当初接到汉王石山将其主力从建德前线召回杭州的命令时,他内心也曾有过不解。
但这段时间在杭州的沉淀,与汉王数次书信往来,加上今日杨毕带回的情报,让他彻底明白了石山的全局考量与深远布局。
“仓促?”
徐达收回目光,转向李喜喜,道:
“方国珍不正是因为知道咱们太过仓促,才故意捣乱吗?”
李喜喜一怔,不意徐达对局势看着这么透彻,只听后者继续道:
“此人首倡反元,屡败元军,在海上称王称霸惯了。如今汉王崛起于江淮,威震东南,他岂会甘心就此俯首称臣,乖乖交出经营多年的地盘和船队?
此人现在看似恭顺,实则恐怕早知道自己的结局不妙。他现在没有直接跟咱们翻脸,是还没有完全准备好,也是在观望。

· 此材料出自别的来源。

File: config.mk
export PLATFORM = sky130hd
export DESIGN_NAME = byte_ring_buffer_burst_read_core
export DESIGN_NICKNAME = d
export VERILOG_FILES = /design/src/hdl/brb_pkg.sv /design/src/hdl/byte_ring_buffer_burst_read_core.sv /design/src/hdl/brb_ram.sv /design/src/hdl/brb_out_fifo.sv
export SDC_FILE = /design/constraint.sdc
export NUM_CORES = 2
export LEC_CHECK = 0
export ABC_AREA = 1
export BUFFER_PORTS_ARGS = -buffer_cell sky130_fd_sc_hd__buf_4
export CAP_MARGIN = 0
export CORE_MARGIN = 8
export CORE_UTILIZATION = 60
export CTS_BUF_LIST = sky130_fd_sc_hd__clkbuf_4
export DETAILED_ROUTE_END_ITERATION = 12
export PLACE_DENSITY_LB_ADDON = 0.08
export SLEW_MARGIN = 20
export SYNTH_ARGS = -nofsm -noshare
export SYNTH_HDL_FRONTEND = slang
export SYNTH_SLANG_ARGS = --single-unit
File: constraint.sdc
create_clock -name clk_i -period 5.62 [get_ports clk_i]
set_clock_uncertainty 0.05 [all_clocks]
set_input_delay 1.124 -clock clk_i [delete_from_list [all_inputs] [get_ports clk_i]]
set_output_delay 1.124 -clock clk_i [all_outputs]
set_load 0.01 [all_outputs]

可等到我们顺利拿下了婺州、处州等地,平定浙中,届时对他形成三面包围之势,方国珍再想无反抗,便真没机会和回旋余地了!以此人枭雄本性,他会坐等那一天到来吗?”
李喜喜本就不是笨人,被徐达点醒,瞬间明了:
“所以,此獠定是感觉到了危机,趁咱们主力被元军牵制,暗中捣乱,打乱我军部署?”
“正是此理。”
徐达点头,声音平静了不少。
“王上召我回师,以休整为名,集结兵力于杭、绍,便是要震慑方国珍,必要时给他点颜色看看。”
李喜喜明白了战略态势,但对具体部署仍有疑虑。他犹豫了片刻,道:
“左丞,若真要与方国珍开战,其陆师孱弱,我军不惧,但少不了水师配合,又以赵胜(赵普胜)为先锋?他能否担当此重任?”
目前东线汉军机动主力,计有王弼所部威武卫一万二千人、李喜喜所部擎日右卫一万人、赵胜所部抚军右卫七千人、康茂才所部两千人。
另加驻守松江府的韩成部四千、驻昆山州的卞元亨东海水师三千六百人,及长江水师一个营。